#### Your goal
Search the data below for the word "names" and copy each line that holds it.

*** Data shown ***

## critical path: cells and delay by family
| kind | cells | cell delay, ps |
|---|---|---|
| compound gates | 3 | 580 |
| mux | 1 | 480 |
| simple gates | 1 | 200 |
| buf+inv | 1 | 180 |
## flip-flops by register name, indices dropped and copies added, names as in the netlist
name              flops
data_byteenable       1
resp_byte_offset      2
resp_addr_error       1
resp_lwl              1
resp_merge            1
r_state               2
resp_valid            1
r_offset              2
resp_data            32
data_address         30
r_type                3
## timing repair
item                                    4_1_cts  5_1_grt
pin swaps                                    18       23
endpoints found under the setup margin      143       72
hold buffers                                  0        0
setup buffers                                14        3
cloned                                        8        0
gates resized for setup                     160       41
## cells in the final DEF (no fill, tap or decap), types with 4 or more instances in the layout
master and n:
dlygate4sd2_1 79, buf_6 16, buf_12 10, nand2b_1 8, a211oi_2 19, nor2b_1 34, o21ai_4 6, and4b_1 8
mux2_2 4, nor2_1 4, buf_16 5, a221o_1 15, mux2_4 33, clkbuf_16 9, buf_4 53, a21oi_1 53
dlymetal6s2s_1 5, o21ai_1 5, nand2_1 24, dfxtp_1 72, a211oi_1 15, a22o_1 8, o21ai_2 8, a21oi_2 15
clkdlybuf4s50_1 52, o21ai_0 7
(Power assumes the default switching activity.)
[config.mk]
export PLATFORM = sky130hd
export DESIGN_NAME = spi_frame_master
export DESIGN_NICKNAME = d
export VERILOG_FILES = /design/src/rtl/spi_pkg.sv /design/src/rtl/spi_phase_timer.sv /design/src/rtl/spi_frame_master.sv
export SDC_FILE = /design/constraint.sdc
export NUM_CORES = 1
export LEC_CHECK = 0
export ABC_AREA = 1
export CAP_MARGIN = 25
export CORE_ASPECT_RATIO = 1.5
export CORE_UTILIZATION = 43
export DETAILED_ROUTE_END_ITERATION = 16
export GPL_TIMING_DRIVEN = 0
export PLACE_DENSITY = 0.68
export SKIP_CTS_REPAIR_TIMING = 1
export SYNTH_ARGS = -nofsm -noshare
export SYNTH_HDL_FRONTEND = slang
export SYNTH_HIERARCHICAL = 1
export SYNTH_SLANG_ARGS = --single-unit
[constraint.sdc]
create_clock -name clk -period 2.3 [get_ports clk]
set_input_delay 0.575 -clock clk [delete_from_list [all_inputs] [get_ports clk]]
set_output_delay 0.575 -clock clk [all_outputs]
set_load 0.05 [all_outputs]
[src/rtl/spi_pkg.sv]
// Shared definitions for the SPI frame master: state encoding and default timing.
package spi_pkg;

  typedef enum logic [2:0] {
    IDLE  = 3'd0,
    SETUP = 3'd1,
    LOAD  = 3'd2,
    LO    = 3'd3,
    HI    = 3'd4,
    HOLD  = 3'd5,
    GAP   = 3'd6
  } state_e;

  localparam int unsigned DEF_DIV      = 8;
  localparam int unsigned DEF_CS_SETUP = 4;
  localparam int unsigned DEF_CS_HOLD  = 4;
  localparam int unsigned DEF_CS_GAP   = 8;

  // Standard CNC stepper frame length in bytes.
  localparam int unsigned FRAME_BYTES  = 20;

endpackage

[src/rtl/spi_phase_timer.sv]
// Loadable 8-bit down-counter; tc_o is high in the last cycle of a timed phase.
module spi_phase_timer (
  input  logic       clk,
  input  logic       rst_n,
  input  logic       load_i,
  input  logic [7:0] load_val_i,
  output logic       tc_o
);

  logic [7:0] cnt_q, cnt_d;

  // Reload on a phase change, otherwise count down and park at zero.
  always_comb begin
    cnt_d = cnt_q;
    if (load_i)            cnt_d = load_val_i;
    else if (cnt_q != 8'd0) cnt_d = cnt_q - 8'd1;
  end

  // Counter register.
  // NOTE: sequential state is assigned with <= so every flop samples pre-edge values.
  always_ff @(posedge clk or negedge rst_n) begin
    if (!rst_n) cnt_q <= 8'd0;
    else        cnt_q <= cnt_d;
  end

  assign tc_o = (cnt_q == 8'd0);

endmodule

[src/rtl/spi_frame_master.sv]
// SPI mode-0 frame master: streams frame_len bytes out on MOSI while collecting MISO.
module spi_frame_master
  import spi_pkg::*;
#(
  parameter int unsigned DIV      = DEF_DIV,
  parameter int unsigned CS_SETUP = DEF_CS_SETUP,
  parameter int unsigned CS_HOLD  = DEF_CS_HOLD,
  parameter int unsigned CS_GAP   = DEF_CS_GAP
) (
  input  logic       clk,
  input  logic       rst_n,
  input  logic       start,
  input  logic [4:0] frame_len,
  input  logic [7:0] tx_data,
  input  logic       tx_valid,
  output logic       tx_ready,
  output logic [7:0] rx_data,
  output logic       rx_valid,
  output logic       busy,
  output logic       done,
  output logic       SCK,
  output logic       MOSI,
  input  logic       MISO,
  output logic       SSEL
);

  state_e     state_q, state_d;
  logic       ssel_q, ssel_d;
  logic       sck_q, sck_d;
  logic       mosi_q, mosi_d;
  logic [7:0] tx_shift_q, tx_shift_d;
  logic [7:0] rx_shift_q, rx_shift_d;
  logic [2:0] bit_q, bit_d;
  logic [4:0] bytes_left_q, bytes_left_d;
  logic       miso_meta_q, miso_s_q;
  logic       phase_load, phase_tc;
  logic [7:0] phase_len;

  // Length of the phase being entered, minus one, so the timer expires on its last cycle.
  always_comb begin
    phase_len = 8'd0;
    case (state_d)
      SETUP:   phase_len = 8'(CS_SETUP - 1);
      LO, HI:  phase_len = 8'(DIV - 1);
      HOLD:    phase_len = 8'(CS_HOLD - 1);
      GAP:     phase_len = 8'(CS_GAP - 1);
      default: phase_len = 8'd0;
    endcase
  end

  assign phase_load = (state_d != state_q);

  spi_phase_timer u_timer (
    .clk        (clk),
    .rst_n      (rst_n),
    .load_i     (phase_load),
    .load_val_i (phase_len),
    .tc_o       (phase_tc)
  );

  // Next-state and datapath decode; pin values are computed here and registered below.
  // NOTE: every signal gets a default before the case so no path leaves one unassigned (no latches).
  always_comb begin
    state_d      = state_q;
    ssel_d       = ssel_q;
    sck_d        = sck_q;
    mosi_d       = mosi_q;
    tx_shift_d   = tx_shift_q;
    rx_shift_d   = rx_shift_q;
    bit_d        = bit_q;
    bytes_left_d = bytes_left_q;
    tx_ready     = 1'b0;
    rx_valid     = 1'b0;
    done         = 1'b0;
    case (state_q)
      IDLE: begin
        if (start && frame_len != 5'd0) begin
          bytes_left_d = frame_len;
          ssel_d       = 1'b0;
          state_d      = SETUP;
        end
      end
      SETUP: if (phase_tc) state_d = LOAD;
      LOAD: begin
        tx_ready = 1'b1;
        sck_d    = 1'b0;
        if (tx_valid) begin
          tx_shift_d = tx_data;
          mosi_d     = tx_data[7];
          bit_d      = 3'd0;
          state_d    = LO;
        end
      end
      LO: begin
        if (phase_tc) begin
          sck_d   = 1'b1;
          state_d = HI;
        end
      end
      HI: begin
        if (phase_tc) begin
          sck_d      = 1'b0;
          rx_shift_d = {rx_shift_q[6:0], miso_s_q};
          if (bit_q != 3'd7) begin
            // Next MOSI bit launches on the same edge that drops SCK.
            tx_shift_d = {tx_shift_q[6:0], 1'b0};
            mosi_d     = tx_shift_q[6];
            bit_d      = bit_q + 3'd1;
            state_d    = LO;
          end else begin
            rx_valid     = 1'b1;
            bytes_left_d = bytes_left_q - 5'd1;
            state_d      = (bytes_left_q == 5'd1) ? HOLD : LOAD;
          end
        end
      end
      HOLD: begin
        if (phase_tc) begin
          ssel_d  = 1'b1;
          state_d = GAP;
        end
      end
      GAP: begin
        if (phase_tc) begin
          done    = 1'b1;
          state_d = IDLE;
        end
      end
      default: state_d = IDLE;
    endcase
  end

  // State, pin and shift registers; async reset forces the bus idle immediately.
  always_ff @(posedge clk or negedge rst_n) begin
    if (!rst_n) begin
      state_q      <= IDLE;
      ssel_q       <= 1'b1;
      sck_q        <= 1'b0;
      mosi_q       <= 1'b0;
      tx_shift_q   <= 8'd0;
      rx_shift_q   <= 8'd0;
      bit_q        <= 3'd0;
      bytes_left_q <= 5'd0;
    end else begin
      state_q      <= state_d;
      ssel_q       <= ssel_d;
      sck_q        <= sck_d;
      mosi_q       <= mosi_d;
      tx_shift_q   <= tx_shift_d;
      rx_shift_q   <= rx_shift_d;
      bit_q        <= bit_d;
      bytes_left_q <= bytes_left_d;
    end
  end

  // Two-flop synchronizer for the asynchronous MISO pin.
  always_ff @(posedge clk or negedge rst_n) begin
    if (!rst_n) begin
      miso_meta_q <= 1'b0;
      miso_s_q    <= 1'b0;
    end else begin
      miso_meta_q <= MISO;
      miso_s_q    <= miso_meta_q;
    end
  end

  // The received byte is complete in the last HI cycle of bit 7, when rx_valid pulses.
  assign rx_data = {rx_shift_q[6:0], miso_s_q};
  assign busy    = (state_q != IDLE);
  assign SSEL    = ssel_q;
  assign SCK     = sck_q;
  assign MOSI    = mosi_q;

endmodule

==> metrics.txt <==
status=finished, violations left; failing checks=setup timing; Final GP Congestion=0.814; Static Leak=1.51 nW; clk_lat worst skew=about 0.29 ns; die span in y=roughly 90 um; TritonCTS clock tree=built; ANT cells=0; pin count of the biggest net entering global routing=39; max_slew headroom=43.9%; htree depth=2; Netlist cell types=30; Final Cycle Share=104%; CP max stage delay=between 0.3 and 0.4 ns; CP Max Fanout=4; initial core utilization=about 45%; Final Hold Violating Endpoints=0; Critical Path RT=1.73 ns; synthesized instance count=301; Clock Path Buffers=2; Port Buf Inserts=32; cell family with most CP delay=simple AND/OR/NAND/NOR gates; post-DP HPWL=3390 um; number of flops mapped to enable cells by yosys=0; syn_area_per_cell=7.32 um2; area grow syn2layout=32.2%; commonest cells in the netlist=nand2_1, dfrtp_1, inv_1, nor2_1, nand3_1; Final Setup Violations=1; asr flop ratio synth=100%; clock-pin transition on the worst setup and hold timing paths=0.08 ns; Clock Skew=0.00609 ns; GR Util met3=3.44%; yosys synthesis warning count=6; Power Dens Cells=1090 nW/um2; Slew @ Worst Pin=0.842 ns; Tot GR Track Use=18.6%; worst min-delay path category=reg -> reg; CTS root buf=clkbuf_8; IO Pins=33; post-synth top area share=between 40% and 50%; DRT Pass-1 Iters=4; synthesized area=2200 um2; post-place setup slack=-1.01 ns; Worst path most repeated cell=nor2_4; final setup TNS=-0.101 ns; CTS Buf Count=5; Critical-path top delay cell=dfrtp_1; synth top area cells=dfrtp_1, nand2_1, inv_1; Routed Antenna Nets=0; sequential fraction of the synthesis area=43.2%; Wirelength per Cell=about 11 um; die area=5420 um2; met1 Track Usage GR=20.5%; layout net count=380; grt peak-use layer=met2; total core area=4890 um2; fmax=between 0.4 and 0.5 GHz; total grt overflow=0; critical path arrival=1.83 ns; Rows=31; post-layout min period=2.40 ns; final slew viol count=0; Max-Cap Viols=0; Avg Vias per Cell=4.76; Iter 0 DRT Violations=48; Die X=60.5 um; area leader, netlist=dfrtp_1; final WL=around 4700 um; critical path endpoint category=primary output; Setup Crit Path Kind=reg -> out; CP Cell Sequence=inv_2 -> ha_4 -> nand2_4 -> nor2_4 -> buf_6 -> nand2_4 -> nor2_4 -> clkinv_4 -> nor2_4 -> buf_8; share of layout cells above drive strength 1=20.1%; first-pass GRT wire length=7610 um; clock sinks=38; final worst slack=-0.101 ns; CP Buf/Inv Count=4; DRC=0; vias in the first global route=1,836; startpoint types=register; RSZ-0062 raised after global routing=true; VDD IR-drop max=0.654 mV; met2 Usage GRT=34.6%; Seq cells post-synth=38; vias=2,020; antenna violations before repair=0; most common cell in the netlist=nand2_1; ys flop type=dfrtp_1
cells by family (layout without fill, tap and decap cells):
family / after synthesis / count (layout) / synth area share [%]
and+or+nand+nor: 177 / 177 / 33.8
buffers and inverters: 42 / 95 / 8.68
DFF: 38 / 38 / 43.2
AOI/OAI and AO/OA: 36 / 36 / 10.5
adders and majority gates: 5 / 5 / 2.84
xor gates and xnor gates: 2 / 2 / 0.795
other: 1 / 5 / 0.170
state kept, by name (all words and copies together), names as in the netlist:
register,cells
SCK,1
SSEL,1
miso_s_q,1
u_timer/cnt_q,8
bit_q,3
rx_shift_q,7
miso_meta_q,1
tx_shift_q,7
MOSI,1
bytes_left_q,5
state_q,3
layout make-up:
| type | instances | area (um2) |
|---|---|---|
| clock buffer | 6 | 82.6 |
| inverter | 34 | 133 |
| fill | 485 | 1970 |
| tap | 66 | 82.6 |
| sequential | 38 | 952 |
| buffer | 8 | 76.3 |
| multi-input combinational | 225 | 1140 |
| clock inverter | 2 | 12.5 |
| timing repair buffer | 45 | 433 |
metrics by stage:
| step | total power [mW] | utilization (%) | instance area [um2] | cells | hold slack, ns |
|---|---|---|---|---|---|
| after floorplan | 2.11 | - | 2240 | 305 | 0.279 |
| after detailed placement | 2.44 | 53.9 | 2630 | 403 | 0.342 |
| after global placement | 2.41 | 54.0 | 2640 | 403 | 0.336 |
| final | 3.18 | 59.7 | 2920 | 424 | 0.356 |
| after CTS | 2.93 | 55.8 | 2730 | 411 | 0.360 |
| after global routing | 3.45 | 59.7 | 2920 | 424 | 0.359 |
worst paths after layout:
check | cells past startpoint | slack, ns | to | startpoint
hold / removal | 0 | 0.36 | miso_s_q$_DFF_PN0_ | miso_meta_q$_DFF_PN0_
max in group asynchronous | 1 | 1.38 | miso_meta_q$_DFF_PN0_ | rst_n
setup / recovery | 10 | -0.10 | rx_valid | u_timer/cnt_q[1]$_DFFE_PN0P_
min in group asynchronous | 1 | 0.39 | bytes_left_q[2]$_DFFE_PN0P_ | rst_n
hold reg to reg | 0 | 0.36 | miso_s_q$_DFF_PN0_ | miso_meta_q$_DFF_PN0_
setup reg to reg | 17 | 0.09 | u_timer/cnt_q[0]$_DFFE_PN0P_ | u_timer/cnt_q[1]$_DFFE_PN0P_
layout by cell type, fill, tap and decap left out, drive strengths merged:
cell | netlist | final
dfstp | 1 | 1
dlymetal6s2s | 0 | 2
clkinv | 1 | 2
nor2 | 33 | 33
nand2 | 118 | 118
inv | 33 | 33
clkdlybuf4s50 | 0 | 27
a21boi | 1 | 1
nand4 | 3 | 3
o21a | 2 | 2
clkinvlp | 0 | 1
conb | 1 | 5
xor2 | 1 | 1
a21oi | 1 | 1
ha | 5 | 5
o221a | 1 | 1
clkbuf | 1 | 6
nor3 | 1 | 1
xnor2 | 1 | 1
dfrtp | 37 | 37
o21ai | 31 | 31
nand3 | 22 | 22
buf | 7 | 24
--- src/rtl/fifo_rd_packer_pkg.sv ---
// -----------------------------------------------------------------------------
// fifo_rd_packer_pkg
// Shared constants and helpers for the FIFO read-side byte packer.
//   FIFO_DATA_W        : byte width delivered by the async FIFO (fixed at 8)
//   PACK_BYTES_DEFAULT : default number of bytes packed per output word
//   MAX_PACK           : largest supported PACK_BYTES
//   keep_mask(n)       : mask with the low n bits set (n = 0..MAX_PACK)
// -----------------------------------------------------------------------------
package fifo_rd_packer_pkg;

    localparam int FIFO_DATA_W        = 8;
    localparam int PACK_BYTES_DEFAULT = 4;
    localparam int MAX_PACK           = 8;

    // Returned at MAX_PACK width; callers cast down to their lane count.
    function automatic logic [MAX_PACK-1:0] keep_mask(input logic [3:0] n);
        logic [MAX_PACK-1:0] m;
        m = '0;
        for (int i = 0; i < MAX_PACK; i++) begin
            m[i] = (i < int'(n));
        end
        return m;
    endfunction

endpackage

***

#### Output of the task
## flip-flops by register name, indices dropped and copies added, names as in the netlist
state kept, by name (all words and copies together), names as in the netlist:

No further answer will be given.